Provided records:
>>>
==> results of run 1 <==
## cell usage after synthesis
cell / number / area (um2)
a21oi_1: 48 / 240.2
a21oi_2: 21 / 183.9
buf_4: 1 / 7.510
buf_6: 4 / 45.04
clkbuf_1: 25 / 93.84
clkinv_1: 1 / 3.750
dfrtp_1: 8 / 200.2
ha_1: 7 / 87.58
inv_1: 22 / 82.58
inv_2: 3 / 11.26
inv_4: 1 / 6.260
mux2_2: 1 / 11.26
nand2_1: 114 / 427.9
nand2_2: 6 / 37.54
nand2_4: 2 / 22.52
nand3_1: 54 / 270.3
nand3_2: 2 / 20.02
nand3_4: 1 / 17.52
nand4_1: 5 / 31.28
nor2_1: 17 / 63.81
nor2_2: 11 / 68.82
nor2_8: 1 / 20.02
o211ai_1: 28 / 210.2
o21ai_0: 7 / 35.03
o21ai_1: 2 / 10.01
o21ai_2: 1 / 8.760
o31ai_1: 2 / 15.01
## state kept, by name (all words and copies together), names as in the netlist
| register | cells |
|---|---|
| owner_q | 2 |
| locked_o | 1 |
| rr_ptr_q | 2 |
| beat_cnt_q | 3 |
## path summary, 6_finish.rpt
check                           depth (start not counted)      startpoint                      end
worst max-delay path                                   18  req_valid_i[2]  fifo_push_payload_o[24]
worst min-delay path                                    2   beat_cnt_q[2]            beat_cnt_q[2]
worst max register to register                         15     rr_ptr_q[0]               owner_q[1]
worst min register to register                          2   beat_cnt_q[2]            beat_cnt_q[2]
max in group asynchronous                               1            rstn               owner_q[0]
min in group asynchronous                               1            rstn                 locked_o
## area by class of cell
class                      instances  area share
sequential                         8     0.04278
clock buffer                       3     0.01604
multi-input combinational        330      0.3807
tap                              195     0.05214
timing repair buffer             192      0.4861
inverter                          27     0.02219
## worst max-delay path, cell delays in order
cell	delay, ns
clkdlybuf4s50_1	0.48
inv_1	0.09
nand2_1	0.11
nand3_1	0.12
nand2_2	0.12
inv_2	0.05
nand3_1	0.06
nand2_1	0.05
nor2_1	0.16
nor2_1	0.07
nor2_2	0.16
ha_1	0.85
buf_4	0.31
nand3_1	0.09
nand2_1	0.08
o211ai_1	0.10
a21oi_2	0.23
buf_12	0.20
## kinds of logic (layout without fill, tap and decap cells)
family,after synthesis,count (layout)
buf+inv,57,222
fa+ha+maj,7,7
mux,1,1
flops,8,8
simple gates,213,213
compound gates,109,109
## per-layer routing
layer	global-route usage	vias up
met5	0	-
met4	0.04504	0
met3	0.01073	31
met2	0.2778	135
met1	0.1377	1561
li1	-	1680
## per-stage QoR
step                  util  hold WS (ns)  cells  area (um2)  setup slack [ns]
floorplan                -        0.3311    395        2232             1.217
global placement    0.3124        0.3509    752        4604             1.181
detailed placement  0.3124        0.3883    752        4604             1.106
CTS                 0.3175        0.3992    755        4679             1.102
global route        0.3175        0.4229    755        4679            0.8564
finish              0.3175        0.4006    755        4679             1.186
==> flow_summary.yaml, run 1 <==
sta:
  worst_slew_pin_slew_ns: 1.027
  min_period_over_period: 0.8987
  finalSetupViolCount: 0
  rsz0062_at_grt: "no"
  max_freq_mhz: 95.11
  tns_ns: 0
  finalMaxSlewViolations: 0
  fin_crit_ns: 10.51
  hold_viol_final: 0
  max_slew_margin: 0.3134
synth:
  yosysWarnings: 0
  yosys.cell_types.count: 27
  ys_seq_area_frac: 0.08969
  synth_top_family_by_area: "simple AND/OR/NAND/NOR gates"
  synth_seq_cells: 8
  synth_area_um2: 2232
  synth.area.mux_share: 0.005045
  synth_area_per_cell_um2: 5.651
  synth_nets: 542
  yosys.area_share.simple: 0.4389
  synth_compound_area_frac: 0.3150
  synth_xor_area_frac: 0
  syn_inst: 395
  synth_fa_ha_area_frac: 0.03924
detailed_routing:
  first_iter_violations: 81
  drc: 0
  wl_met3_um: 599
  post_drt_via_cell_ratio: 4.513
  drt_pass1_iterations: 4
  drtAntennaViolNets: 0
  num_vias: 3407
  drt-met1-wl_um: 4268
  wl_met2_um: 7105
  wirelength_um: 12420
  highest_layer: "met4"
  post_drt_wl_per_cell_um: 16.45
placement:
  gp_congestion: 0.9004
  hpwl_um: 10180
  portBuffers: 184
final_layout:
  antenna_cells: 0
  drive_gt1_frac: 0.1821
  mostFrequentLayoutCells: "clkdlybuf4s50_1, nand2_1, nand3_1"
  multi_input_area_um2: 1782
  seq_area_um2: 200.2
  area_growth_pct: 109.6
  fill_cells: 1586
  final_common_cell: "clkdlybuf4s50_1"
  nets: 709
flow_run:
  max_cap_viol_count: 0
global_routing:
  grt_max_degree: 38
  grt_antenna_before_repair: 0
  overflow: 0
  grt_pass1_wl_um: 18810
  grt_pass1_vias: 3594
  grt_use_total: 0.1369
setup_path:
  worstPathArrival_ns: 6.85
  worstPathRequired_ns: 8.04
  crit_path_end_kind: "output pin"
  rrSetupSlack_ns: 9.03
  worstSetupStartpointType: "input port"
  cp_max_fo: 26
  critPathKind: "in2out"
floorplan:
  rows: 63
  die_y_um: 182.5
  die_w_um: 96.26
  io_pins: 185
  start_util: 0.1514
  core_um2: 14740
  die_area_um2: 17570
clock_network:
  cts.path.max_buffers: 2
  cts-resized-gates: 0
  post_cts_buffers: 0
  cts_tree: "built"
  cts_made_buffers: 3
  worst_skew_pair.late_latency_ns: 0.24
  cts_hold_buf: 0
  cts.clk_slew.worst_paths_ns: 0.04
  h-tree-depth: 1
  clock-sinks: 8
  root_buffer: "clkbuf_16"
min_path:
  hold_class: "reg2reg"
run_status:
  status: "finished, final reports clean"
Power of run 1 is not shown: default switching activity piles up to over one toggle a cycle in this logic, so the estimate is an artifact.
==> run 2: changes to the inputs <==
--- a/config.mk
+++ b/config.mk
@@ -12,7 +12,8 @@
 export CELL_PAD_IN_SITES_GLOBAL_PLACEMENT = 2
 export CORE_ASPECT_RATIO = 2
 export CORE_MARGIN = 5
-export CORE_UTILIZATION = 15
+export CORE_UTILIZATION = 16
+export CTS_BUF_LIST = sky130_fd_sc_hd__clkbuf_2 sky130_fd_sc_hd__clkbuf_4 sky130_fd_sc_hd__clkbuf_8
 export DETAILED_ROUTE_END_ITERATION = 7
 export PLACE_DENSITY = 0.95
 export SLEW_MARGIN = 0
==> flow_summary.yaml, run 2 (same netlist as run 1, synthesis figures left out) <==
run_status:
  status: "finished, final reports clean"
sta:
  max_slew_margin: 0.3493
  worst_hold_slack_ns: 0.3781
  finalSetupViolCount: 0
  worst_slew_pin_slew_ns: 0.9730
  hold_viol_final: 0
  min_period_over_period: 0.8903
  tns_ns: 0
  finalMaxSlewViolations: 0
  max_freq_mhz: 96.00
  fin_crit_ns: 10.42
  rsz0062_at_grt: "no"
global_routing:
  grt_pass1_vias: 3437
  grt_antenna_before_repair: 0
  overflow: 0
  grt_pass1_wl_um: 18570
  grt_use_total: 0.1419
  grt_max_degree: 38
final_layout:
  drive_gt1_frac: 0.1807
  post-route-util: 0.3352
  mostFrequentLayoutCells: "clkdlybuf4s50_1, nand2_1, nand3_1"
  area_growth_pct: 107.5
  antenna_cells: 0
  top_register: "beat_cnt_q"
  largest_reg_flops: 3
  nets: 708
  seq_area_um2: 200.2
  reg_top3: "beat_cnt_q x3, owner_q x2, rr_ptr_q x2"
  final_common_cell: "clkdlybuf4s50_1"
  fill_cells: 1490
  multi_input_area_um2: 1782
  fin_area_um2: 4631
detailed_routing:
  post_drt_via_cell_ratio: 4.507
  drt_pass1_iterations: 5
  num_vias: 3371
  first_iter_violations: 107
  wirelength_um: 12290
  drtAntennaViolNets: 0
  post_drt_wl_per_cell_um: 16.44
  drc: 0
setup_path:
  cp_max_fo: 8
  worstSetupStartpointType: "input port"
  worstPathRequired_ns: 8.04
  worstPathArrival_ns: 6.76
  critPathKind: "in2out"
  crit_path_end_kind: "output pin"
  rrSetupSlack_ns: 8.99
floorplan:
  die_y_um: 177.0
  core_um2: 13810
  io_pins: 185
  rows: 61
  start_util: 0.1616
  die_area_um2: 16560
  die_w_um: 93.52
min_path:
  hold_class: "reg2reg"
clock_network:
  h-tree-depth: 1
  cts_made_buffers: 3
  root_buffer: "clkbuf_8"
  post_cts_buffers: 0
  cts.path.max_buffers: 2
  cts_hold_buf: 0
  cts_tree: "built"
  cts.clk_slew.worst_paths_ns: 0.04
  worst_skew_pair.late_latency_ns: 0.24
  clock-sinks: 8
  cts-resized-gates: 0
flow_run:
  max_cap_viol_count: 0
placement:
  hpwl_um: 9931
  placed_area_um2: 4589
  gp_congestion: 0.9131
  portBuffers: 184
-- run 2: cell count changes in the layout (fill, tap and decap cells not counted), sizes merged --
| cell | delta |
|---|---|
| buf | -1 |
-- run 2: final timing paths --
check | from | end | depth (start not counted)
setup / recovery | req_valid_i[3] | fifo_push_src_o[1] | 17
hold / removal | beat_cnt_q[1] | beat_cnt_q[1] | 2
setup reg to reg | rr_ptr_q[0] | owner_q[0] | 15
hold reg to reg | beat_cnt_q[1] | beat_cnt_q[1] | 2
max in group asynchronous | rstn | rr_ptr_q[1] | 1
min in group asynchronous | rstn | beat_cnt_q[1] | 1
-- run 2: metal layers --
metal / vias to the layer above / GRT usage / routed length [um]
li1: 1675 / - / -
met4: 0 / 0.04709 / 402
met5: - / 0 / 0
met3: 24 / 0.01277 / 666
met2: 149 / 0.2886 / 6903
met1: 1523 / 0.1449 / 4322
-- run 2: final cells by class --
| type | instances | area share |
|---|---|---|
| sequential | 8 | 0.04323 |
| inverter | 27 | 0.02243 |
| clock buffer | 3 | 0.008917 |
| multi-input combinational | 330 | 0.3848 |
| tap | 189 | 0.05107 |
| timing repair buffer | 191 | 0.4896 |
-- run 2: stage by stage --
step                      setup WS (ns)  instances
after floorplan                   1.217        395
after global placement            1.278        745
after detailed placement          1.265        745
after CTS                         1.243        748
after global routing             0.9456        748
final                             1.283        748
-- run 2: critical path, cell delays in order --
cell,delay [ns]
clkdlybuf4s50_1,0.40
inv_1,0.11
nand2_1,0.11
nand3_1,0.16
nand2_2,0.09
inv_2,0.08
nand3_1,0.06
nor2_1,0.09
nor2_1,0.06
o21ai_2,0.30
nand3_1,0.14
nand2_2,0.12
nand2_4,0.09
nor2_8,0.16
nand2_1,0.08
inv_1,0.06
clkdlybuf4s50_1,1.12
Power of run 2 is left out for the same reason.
<<<
Your instructions:
Repeat exactly the lines above from the line that contains "-- run 2: metal" through the end. Include both of these ends; leave out everything else.

Response box:
-- run 2: metal layers --
metal / vias to the layer above / GRT usage / routed length [um]
li1: 1675 / - / -
met4: 0 / 0.04709 / 402
met5: - / 0 / 0
met3: 24 / 0.01277 / 666
met2: 149 / 0.2886 / 6903
met1: 1523 / 0.1449 / 4322
-- run 2: final cells by class --
| type | instances | area share |
|---|---|---|
| sequential | 8 | 0.04323 |
| inverter | 27 | 0.02243 |
| clock buffer | 3 | 0.008917 |
| multi-input combinational | 330 | 0.3848 |
| tap | 189 | 0.05107 |
| timing repair buffer | 191 | 0.4896 |
-- run 2: stage by stage --
step                      setup WS (ns)  instances
after floorplan                   1.217        395
after global placement            1.278        745
after detailed placement          1.265        745
after CTS                         1.243        748
after global routing             0.9456        748
final                             1.283        748
-- run 2: critical path, cell delays in order --
cell,delay [ns]
clkdlybuf4s50_1,0.40
inv_1,0.11
nand2_1,0.11
nand3_1,0.16
nand2_2,0.09
inv_2,0.08
nand3_1,0.06
nor2_1,0.09
nor2_1,0.06
o21ai_2,0.30
nand3_1,0.14
nand2_2,0.12
nand2_4,0.09
nor2_8,0.16
nand2_1,0.08
inv_1,0.06
clkdlybuf4s50_1,1.12
Power of run 2 is left out for the same reason.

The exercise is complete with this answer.